25 Ağustos 2009 Salı

Okul yıkmak, bina yıkmak değildir


O gün tatildi ama daha önceden talimat aldıkları için erkenden kalktılar. Hava henüz aydınlanmamıştı. Ramazan ayıydı, belki bazıları sahurdan sonra uyumadan yola çıktılar. Altı yüz erkek, üstlerinin hazırladığı plana göre araçlara bindirildiler. Büyük bir konvoy oluşturdular. Konvoyda otomobiller, kamyonlar, otobüsler, ağır iş makineleri vardı. Henüz uykuda olan İstanbul’un sokaklarını, caddelerini geçerken binalar zangırdıyordu. Uykudan kalkıp pencereden bakanlar, bir savaş filmi izlediklerini sandılar. Konvoy gün ağarırken hedef noktasına ulaştı. İnsan ve makine gücüyle hep birlikte atağa geçtiler. Karşılarındaki düşman, okul binalarıydı. Okulun, gördüğünüzde gözlerinize inanamayacağınız kadar düzenli, aydınlık, bilgisayarlarla donatılmış sınıfları vardı. Yemek salonunda haftalık yemek listesini öğrenciler yapardı. Geniş kütüphanesinde Türkiye’nin ve dünyanın en aydınlık beyinlerinin kitapları yer alırdı. Yüzlerce öğrenci o sınıflarda uluslararası düzeyde eğitim görmüş, yabancı dil öğrenmiş, bahçelerde neşe içinde koşturmuş, spor salonunda beden eğitimi dersleri görmüş, konser salonunda enstrümanlar çalmış, şarkılar söylemiş, piyesler oynamıştı. Alacakaranlıkta masal canavarları gibi görünen dev iş makineleri o duvarlara ilk darbeyi indirdi.
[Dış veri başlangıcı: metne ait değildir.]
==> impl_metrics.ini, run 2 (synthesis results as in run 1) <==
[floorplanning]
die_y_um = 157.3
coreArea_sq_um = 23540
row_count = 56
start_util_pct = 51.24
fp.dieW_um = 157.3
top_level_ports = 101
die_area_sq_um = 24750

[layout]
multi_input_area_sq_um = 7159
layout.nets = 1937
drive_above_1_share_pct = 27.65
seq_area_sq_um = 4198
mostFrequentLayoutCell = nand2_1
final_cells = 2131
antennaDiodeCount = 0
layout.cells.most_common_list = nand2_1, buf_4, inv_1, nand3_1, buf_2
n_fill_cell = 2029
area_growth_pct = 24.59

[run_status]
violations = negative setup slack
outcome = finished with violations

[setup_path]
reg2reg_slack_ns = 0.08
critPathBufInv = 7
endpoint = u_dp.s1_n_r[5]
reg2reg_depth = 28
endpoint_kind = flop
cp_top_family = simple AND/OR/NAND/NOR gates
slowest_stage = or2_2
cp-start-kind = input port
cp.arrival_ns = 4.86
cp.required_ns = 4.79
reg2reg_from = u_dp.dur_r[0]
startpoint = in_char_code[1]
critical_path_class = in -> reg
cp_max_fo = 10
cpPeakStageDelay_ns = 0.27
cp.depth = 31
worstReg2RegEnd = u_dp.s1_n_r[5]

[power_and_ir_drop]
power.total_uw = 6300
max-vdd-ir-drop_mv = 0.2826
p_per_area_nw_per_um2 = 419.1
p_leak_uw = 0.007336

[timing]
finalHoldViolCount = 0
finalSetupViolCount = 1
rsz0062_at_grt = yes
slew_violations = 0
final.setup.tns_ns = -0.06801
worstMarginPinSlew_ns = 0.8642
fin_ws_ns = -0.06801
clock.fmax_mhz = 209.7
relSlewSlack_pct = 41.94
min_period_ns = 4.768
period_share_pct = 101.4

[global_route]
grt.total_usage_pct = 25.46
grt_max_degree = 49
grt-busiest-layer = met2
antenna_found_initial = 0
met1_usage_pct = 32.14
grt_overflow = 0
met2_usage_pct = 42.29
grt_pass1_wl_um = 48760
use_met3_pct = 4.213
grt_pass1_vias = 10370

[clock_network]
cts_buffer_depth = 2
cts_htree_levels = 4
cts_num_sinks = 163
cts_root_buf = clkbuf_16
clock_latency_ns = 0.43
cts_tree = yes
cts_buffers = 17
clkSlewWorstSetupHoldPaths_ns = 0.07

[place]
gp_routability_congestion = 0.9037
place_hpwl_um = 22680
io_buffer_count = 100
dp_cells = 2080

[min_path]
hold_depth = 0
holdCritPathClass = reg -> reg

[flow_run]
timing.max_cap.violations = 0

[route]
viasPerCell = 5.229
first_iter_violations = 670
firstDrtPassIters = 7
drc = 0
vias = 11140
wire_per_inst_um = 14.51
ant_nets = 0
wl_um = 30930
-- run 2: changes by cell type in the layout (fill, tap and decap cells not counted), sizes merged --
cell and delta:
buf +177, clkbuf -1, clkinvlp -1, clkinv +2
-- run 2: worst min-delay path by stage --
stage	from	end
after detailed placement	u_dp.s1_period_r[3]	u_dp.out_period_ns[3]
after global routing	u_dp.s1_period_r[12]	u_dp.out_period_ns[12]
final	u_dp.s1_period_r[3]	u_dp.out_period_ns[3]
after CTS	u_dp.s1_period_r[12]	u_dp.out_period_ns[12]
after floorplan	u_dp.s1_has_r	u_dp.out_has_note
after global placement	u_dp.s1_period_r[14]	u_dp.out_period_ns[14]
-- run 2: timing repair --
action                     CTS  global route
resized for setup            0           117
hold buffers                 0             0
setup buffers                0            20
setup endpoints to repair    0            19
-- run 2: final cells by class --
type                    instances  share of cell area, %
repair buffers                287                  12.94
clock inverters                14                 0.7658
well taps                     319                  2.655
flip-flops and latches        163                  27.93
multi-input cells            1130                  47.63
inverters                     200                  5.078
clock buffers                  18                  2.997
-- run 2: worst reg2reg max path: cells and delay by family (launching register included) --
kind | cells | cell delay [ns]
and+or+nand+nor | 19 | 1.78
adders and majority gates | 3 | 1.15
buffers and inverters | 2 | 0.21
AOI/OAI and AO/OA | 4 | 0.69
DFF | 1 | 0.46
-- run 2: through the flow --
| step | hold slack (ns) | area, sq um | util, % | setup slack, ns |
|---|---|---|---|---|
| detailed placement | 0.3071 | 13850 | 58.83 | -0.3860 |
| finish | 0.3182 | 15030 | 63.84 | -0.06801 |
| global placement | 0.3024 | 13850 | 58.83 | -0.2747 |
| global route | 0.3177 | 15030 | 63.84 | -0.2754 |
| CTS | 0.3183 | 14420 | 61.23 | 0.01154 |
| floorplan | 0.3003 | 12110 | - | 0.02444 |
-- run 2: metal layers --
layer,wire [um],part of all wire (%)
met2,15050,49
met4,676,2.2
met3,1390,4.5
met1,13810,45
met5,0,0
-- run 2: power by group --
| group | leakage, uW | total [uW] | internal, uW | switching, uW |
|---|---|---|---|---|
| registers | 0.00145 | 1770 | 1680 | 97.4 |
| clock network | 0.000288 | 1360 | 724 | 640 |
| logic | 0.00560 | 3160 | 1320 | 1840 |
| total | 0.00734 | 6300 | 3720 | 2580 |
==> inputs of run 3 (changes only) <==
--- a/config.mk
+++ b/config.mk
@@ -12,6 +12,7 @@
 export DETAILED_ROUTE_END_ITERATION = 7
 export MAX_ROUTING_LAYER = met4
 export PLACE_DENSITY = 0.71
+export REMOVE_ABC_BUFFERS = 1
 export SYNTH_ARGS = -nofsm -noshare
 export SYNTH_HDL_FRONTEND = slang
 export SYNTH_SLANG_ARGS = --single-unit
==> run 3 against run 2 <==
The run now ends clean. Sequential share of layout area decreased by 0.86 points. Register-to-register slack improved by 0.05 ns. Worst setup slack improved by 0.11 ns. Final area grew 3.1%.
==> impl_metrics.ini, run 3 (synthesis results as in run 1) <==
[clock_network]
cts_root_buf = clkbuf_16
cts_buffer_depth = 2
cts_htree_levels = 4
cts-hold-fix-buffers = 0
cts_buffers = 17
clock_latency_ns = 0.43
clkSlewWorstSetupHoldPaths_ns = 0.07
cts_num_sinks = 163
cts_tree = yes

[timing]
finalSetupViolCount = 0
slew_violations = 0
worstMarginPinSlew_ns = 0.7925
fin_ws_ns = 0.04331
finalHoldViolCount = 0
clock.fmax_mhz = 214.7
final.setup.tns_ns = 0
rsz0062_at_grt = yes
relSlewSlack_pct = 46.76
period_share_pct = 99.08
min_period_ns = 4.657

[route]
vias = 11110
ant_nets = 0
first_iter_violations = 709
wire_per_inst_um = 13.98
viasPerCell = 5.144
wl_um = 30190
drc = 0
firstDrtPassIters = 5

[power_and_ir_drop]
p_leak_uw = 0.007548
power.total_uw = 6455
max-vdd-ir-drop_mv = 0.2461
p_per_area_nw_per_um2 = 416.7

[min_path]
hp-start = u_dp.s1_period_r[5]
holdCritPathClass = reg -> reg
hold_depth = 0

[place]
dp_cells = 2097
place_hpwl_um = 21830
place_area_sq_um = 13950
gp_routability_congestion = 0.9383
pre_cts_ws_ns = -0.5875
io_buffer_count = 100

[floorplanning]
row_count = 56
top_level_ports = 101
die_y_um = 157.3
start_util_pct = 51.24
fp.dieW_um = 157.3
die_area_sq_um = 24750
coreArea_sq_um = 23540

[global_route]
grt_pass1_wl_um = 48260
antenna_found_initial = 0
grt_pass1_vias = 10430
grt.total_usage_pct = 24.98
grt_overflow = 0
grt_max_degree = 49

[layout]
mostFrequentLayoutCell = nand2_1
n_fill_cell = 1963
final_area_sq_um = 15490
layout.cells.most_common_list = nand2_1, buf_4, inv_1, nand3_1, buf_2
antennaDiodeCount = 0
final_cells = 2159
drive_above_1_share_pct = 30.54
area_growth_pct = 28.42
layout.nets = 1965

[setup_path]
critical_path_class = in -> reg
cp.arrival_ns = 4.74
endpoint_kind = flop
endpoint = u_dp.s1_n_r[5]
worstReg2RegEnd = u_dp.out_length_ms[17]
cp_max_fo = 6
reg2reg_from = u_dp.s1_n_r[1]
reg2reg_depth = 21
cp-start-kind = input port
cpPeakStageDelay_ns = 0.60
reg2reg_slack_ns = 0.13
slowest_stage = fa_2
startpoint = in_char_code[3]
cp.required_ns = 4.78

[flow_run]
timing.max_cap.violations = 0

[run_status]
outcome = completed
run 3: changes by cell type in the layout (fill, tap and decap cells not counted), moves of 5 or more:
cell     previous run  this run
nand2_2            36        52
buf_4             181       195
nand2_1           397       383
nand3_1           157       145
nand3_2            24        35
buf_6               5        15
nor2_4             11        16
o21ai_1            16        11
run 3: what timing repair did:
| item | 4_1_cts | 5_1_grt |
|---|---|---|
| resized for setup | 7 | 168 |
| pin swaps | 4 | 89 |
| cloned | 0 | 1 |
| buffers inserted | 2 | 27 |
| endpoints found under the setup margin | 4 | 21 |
`config.mk`:
```
export PLATFORM = sky130hd
export DESIGN_NAME = pointer_event_queue_top
export DESIGN_NICKNAME = d
export VERILOG_FILES = /design/src/design/peq_pkg.sv /design/src/design/pointer_event_queue_top.sv
export SDC_FILE = /design/constraint.sdc
export NUM_CORES = 1
export LEC_CHECK = 0
export BUFFER_PORTS_ARGS = -buffer_cell sky130_fd_sc_hd__buf_2
export CAP_MARGIN = 25
export CORE_MARGIN = 2
export CORE_UTILIZATION = 46
export CTS_BUF_LIST = sky130_fd_sc_hd__clkbuf_8
export DETAILED_ROUTE_END_ITERATION = 16
export RECOVER_POWER = 50
export SLEW_MARGIN = 25
export SYNTH_ARGS = -nofsm -noshare
export SYNTH_HDL_FRONTEND = slang
export SYNTH_SLANG_ARGS = --single-unit
```
`constraint.sdc`:
```
create_clock -name i_clk -period 12.9 [get_ports i_clk]
set_clock_uncertainty 0.15 [all_clocks]
set_input_delay 0.645 -clock i_clk [delete_from_list [all_inputs] [get_ports i_clk]]
set_output_delay 0.645 -clock i_clk [all_outputs]
set_load 0.02 [all_outputs]
```
<file path="src/design/i2cmbe_pkg.sv">
// Shared types and constants for the I2C master bit engine.
// Used by the front, queue, back and top level modules; depends on nothing.
package i2cmbe_pkg;

  localparam int unsigned PHASE_W = 4;
  localparam int unsigned BIT_W = 3;
  localparam logic [7:0] HALF_PERIOD_RESET = 8'd10;
  localparam logic [BIT_W-1:0] LAST_BIT = 3'd7;

  typedef enum logic [2:0] {
    OP_IDLE  = 3'd0,
    OP_START = 3'd1,
    OP_STOP  = 3'd2,
    OP_WRITE = 3'd3,
    OP_READ  = 3'd4,
    OP_WAIT  = 3'd5,
    OP_ACK   = 3'd6,
    OP_NACK  = 3'd7
  } op_t;

  typedef struct packed {
    logic               is_tick;
    op_t                op;
    logic [PHASE_W-1:0] first_phase;
    logic               load_shift;
    logic [7:0]         shift_init;
    logic               load_choice;
    logic               choice_init;
    logic               sda_in;
  } entry_t;

  typedef struct packed {
    logic       scl_out;
    logic       sda_out;
    logic       busy_res;
    logic       done_res;
    logic [7:0] read_data;
    logic       ack_received;
    logic       rejected;
  } result_t;

endpackage

</file>
<file path="src/design/i2cmbe_front.sv">
// Front stage: accepts requests and classifies them into queue entries.
// Depends on i2cmbe_pkg.
module i2cmbe_front (
  input  logic                clk,
  input  logic                rst_n,
  input  logic                in_valid,
  output logic                in_stall,
  input  logic [2:0]          in_req_type,
  input  logic [7:0]          in_write_data,
  input  logic                in_ack_after_read,
  input  logic                in_sda_in,
  output logic                push,
  output i2cmbe_pkg::entry_t  push_entry,
  input  logic                queue_full
);

  logic               valid_r;
  logic               valid_nxt;
  i2cmbe_pkg::entry_t entry_r;
  i2cmbe_pkg::entry_t entry_nxt;
  logic               accept;

  assign in_stall = valid_r && queue_full;
  assign push = valid_r && !queue_full;
  assign accept = in_valid && !in_stall;
  assign push_entry = entry_r;

  always_comb begin
    i2cmbe_pkg::op_t op;
    op = i2cmbe_pkg::op_t'(in_req_type);
    entry_nxt.op = op;
    entry_nxt.is_tick = (op == i2cmbe_pkg::OP_IDLE);
    entry_nxt.sda_in = in_sda_in;
    entry_nxt.first_phase = (op == i2cmbe_pkg::OP_ACK || op == i2cmbe_pkg::OP_NACK) ?
                            i2cmbe_pkg::PHASE_W'(3) : '0;
    entry_nxt.load_shift = (op == i2cmbe_pkg::OP_WRITE || op == i2cmbe_pkg::OP_READ);
    entry_nxt.shift_init = (op == i2cmbe_pkg::OP_WRITE) ? in_write_data : 8'd0;
    entry_nxt.load_choice = (op == i2cmbe_pkg::OP_READ || op == i2cmbe_pkg::OP_ACK ||
                             op == i2cmbe_pkg::OP_NACK);
    entry_nxt.choice_init = (op == i2cmbe_pkg::OP_READ) ? in_ack_after_read :
                            (op == i2cmbe_pkg::OP_ACK);
  end

  always_comb begin
    valid_nxt = valid_r;
    if (accept) begin
      valid_nxt = 1'b1;
    end else if (push) begin
      valid_nxt = 1'b0;
    end
  end

  always_ff @(posedge clk) begin
    if (!rst_n) begin
      valid_r <= 1'b0;
    end else begin
      valid_r <= valid_nxt;
    end
  end

  always_ff @(posedge clk) begin
    if (accept) begin
      entry_r <= entry_nxt;
    end
  end

endmodule

</file>
<file path="src/design/i2cmbe_fifo.sv">
// Short queue of classified entries between the front and back stages.
// Depends on i2cmbe_pkg.
module i2cmbe_fifo #(
  parameter int unsigned DEPTH = 2
) (
  input  logic               clk,
  input  logic               rst_n,
  input  logic               push,
  input  i2cmbe_pkg::entry_t push_entry,
  output logic               full,
  input  logic               pop,
  output logic               not_empty,
  output i2cmbe_pkg::entry_t pop_entry
);

  localparam int unsigned PTR_W = (DEPTH > 1) ? $clog2(DEPTH) : 1;
  localparam int unsigned CNT_W = $clog2(DEPTH + 1);
  localparam logic [PTR_W-1:0] PTR_LAST = PTR_W'(DEPTH - 1);

  i2cmbe_pkg::entry_t slots [DEPTH];
  logic [PTR_W-1:0] wr_ptr_r, wr_ptr_nxt;
  logic [PTR_W-1:0] rd_ptr_r, rd_ptr_nxt;
  logic [CNT_W-1:0] count_r, count_nxt;

  assign full = (count_r == CNT_W'(DEPTH));
  assign not_empty = (count_r != '0);
  assign pop_entry = slots[rd_ptr_r];

  always_comb begin
    wr_ptr_nxt = wr_ptr_r;
    rd_ptr_nxt = rd_ptr_r;
    count_nxt = count_r;
    if (push) begin
      wr_ptr_nxt = (wr_ptr_r == PTR_LAST) ? '0 : wr_ptr_r + 1'b1;
    end
    if (pop) begin
      rd_ptr_nxt = (rd_ptr_r == PTR_LAST) ? '0 : rd_ptr_r + 1'b1;
    end
    if (push && !pop) begin
      count_nxt = count_r + 1'b1;
    end else if (pop && !push) begin
      count_nxt = count_r - 1'b1;
    end
  end

  always_ff @(posedge clk) begin
    if (!rst_n) begin
      wr_ptr_r <= '0;
      rd_ptr_r <= '0;
      count_r <= '0;
    end else begin
      wr_ptr_r <= wr_ptr_nxt;
      rd_ptr_r <= rd_ptr_nxt;
      count_r <= count_nxt;
    end
  end

  always_ff @(posedge clk) begin
    if (push) begin
      slots[wr_ptr_r] <= push_entry;
    end
  end

endmodule

</file>
<file path="src/design/i2cmbe_back.sv">
// Back stage: bus phase sequencer, half period register and result register.
// Depends on i2cmbe_pkg.
module i2cmbe_back (
  input  logic               clk,
  input  logic               rst_n,
  input  logic               cfg_write,
  input  logic [7:0]         cfg_data,
  input  logic               entry_valid,
  input  i2cmbe_pkg::entry_t entry,
  output logic               pop,
  output logic               out_valid,
  input  logic               out_stall,
  output i2cmbe_pkg::result_t result
);

  localparam logic [i2cmbe_pkg::PHASE_W-1:0] PH0 = i2cmbe_pkg::PHASE_W'(0);
  localparam logic [i2cmbe_pkg::PHASE_W-1:0] PH1 = i2cmbe_pkg::PHASE_W'(1);
  localparam logic [i2cmbe_pkg::PHASE_W-1:0] PH2 = i2cmbe_pkg::PHASE_W'(2);
  localparam logic [i2cmbe_pkg::PHASE_W-1:0] PH3 = i2cmbe_pkg::PHASE_W'(3);
  localparam logic [i2cmbe_pkg::PHASE_W-1:0] PH4 = i2cmbe_pkg::PHASE_W'(4);
  localparam logic [i2cmbe_pkg::PHASE_W-1:0] PH5 = i2cmbe_pkg::PHASE_W'(5);

  logic [7:0]                     half_period_r;
  i2cmbe_pkg::op_t                op_r, op_nxt;
  logic [i2cmbe_pkg::PHASE_W-1:0] phase_r, phase_nxt;
  logic [i2cmbe_pkg::BIT_W-1:0]   bit_r, bit_nxt;
  logic [7:0]                     shift_r, shift_nxt;
  logic [7:0]                     delay_r, delay_nxt;
  logic                           scl_r, scl_nxt;
  logic                           sda_r, sda_nxt;
  logic                           ack_r, ack_nxt;
  logic                           choice_r, choice_nxt;
  logic [7:0]                     last_read_r, last_read_nxt;
  logic                           done_nxt;
  logic                           rej_nxt;
  logic                           out_valid_r, out_valid_nxt;
  i2cmbe_pkg::result_t            result_r, result_nxt;

  assign pop = entry_valid && (!out_valid_r || !out_stall);
  assign out_valid = out_valid_r;
  assign result = result_r;

  always_comb begin
    logic                           run;
    logic                           fin;
    logic [i2cmbe_pkg::PHASE_W-1:0] p;
    logic [7:0]                     dly;
    run = 1'b0;
    fin = 1'b0;
    p = phase_r + 1'b1;
    dly = '0;
    op_nxt = op_r;
    phase_nxt = phase_r;
    bit_nxt = bit_r;
    shift_nxt = shift_r;
    delay_nxt = delay_r;
    scl_nxt = scl_r;
    sda_nxt = sda_r;
    ack_nxt = ack_r;
    choice_nxt = choice_r;
    last_read_nxt = last_read_r;
    done_nxt = 1'b0;
    rej_nxt = 1'b0;

    if (entry.is_tick) begin
      if (op_r != i2cmbe_pkg::OP_IDLE) begin
        dly = (delay_r != 8'd0) ? delay_r - 8'd1 : 8'd0;
        delay_nxt = dly;
        run = (dly == 8'd0);
      end
    end else if (op_r != i2cmbe_pkg::OP_IDLE) begin
      rej_nxt = 1'b1;
    end else begin
      op_nxt = entry.op;
      bit_nxt = '0;
      if (entry.load_shift) begin
        shift_nxt = entry.shift_init;
      end
      if (entry.load_choice) begin
        choice_nxt = entry.choice_init;
      end
      p = entry.first_phase;
      run = 1'b1;
    end

    if (run) begin
      phase_nxt = p;
      case (op_nxt)
        i2cmbe_pkg::OP_START: begin
          case (p)
            PH0: begin
              sda_nxt = 1'b1;
              scl_nxt = 1'b1;
            end
            PH1: sda_nxt = 1'b0;
            PH2: scl_nxt = 1'b0;
            default: fin = 1'b1;
          endcase
        end
        i2cmbe_pkg::OP_STOP: begin
          if (p == PH0) begin
            sda_nxt = 1'b0;
            scl_nxt = 1'b1;
          end else begin
            sda_nxt = 1'b1;
            fin = 1'b1;
          end
        end
        i2cmbe_pkg::OP_WRITE: begin
          case (p)
            PH0: sda_nxt = shift_nxt[7];
            PH1: scl_nxt = 1'b1;
            PH2: begin
              scl_nxt = 1'b0;
              if (bit_nxt == i2cmbe_pkg::LAST_BIT) begin
                sda_nxt = 1'b1;
              end
              shift_nxt = {shift_nxt[6:0], 1'b0};
            end
            default: begin
              if (bit_nxt == i2cmbe_pkg::LAST_BIT) begin
                fin = 1'b1;
              end else begin
                bit_nxt = bit_nxt + 1'b1;
                phase_nxt = PH0;
                sda_nxt = shift_nxt[7];
              end
            end
          endcase
        end
        i2cmbe_pkg::OP_WAIT: begin
          case (p)
            PH0: sda_nxt = 1'b1;
            PH1: scl_nxt = 1'b1;
            PH2: begin
              ack_nxt = entry.sda_in;
              scl_nxt = 1'b0;
            end
            default: fin = 1'b1;
          endcase
        end
        i2cmbe_pkg::OP_READ, i2cmbe_pkg::OP_ACK, i2cmbe_pkg::OP_NACK: begin
          case (p)
            PH0: scl_nxt = 1'b1;
            PH1: begin
              shift_nxt = {shift_nxt[6:0], entry.sda_in};
              scl_nxt = 1'b0;
            end
            PH2: begin
              if (bit_nxt != i2cmbe_pkg::LAST_BIT) begin
                bit_nxt = bit_nxt + 1'b1;
                phase_nxt = PH0;
                scl_nxt = 1'b1;
              end else begin
                phase_nxt = PH3;
                sda_nxt = !choice_nxt;
              end
            end
            PH3: sda_nxt = !choice_nxt;
            PH4: scl_nxt = 1'b1;
            PH5: scl_nxt = 1'b0;
            default: begin
              sda_nxt = 1'b1;
              if (op_nxt == i2cmbe_pkg::OP_READ) begin
                last_read_nxt = shift_nxt;
              end
              fin = 1'b1;
            end
          endcase
        end
        default: fin = 1'b1;
      endcase

      if (fin) begin
        op_nxt = i2cmbe_pkg::OP_IDLE;
        phase_nxt = PH0;
        delay_nxt = 8'd0;
        done_nxt = entry.is_tick;
      end else begin
        delay_nxt = (half_period_r == 8'd0) ? 8'd1 : half_period_r;
      end
    end
  end

  always_comb begin
    result_nxt.scl_out = scl_nxt;
    result_nxt.sda_out = sda_nxt;
    result_nxt.busy_res = (op_nxt != i2cmbe_pkg::OP_IDLE);
    result_nxt.done_res = done_nxt;
    result_nxt.read_data = last_read_nxt;
    result_nxt.ack_received = ack_nxt;
    result_nxt.rejected = rej_nxt;
  end

  always_comb begin
    out_valid_nxt = out_valid_r;
    if (pop) begin
      out_valid_nxt = 1'b1;
    end else if (!out_stall) begin
      out_valid_nxt = 1'b0;
    end
  end

  always_ff @(posedge clk) begin
    if (!rst_n) begin
      half_period_r <= i2cmbe_pkg::HALF_PERIOD_RESET;
    end else if (cfg_write) begin
      half_period_r <= cfg_data;
    end
  end

  always_ff @(posedge clk) begin
    if (!rst_n) begin
      op_r <= i2cmbe_pkg::OP_IDLE;
      phase_r <= '0;
      bit_r <= '0;
      shift_r <= '0;
      delay_r <= '0;
      scl_r <= 1'b1;
      sda_r <= 1'b1;
      ack_r <= 1'b0;
      choice_r <= 1'b0;
      last_read_r <= '0;
      out_valid_r <= 1'b0;
    end else begin
      out_valid_r <= out_valid_nxt;
      if (pop) begin
        op_r <= op_nxt;
        phase_r <= phase_nxt;
        bit_r <= bit_nxt;
        shift_r <= shift_nxt;
        delay_r <= delay_nxt;
        scl_r <= scl_nxt;
        sda_r <= sda_nxt;
        ack_r <= ack_nxt;
        choice_r <= choice_nxt;
        last_read_r <= last_read_nxt;
      end
    end
  end

  always_ff @(posedge clk) begin
    if (pop) begin
      result_r <= result_nxt;
    end
  end

endmodule

</file>
<file path="src/design/i2c_master_bit_engine_core.sv">
// Top level of the I2C master bit engine: front stage, queue and back stage.
// Depends on i2cmbe_pkg, i2cmbe_front, i2cmbe_fifo and i2cmbe_back.
//
//   Channel   Handshake            Payload
//   in_       in_valid / in_stall  req_type, write_data, ack_after_read, sda_in
//   out_      out_valid / out_stall scl_out, sda_out, busy_res, done_res,
//                                  read_data, ack_received, rejected
//   cfg_      cfg_valid / cfg_ready half_period write data
//
// One request per cycle is sustained while out_stall stays low; every request, tick or
// command, yields one result. A request is registered in the front register, then in a
// queue slot, and the phase step then loads its result into the result register, from
// which the result is offered.
// Reset restores half_period to 10, idles the sequencer and releases SCL and SDA.
// in_stall rises only when the front register and the queue are both full.
module i2c_master_bit_engine_core #(
  parameter int unsigned QUEUE_DEPTH = 2
) (
  input  logic       clk,
  input  logic       rst_n,
  input  logic       in_valid,
  output logic       in_stall,
  input  logic [2:0] in_req_type,
  input  logic [7:0] in_write_data,
  input  logic       in_ack_after_read,
  input  logic       in_sda_in,
  output logic       out_valid,
  input  logic       out_stall,
  output logic       out_scl_out,
  output logic       out_sda_out,
  output logic       out_busy_res,
  output logic       out_done_res,
  output logic [7:0] out_read_data,
  output logic       out_ack_received,
  output logic       out_rejected,
  input  logic       cfg_valid,
  output logic       cfg_ready,
  input  logic [7:0] cfg_data
);

  logic                push;
  i2cmbe_pkg::entry_t  push_entry;
  logic                queue_full;
  logic                pop;
  logic                queue_not_empty;
  i2cmbe_pkg::entry_t  pop_entry;
  i2cmbe_pkg::result_t result;

  assign cfg_ready = 1'b1;

  i2cmbe_front u_front (
    .clk               (clk),
    .rst_n             (rst_n),
    .in_valid          (in_valid),
    .in_stall          (in_stall),
    .in_req_type       (in_req_type),
    .in_write_data     (in_write_data),
    .in_ack_after_read (in_ack_after_read),
    .in_sda_in         (in_sda_in),
    .push              (push),
    .push_entry        (push_entry),
    .queue_full        (queue_full)
  );

  i2cmbe_fifo #(
    .DEPTH (QUEUE_DEPTH)
  ) u_fifo (
    .clk        (clk),
    .rst_n      (rst_n),
    .push       (push),
    .push_entry (push_entry),
    .full       (queue_full),
    .pop        (pop),
    .not_empty  (queue_not_empty),
    .pop_entry  (pop_entry)
  );

  i2cmbe_back u_back (
    .clk         (clk),
    .rst_n       (rst_n),
    .cfg_write   (cfg_valid && cfg_ready),
    .cfg_data    (cfg_data),
    .entry_valid (queue_not_empty),
    .entry       (pop_entry),
    .pop         (pop),
    .out_valid   (out_valid),
    .out_stall   (out_stall),
    .result      (result)
  );

  assign out_scl_out = result.scl_out;
  assign out_sda_out = result.sda_out;
  assign out_busy_res = result.busy_res;
  assign out_done_res = result.done_res;
  assign out_read_data = result.read_data;
  assign out_ack_received = result.ack_received;
  assign out_rejected = result.rejected;

endmodule

</file>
Altı yüz kişi, sanki İstanbul surlarına saldıran Fatih orduları gibi Milli Eğitim Bakanlığı’nın izniyle eğitim veren okula karşı hücuma geçti. Depreme dayanıklı olarak inşa edilmiş binalar yerle bir edildi, duvarlar çatırtıyla çökertildi, sütunlar kırıldı.Aslında yok edilen okul binaları değil, aydınlanmacı eğitimdi, kültürdü, çağdaşlıktı, yüzlerce çocuğun ve ailelerinin hayaliydi, anılarıydı. Buna nasıl cesaret ettiler. Kitabı “Oku!” kelimesiyle başlayan bir dinin mensupları, Ramazan gününde bu günahı işlemeyi nasıl göze aldılar. “Bana bir kelime öğretenin 40 yıl kölesi olurum!” diyen peygambere de mi saygı duymadılar. Hâlâ anlayabilmiş değilim. Herhangi bir anlaşmazlık varsa bu, eğitime zarar vermeden çözülemez miydi? El konulan bunca bankanın, gazetenin, televizyonun binaları mı yıkıldı? Orada okul yerine bir cami olsaydı aynı şiddetle saldıracaklar mıydı? Hazine arazileri üzerine okul inşa edenlere madalya verilen bu ülkede, rahmetli kızımız Zeynep Mutlu adını, eğitim vererek yaşatan, kâr gayesi gütmeyen bir kuruluş niçin yok edildi? Bu nasıl bir öfkedir, nasıl bir intikamdır. Şimdi el kadar çocuklar, gözlerinde yaşlarla soruyor: “Okulumuz nerde?” Onlara ne cevap vereceksiniz. Ne diyeceksiniz?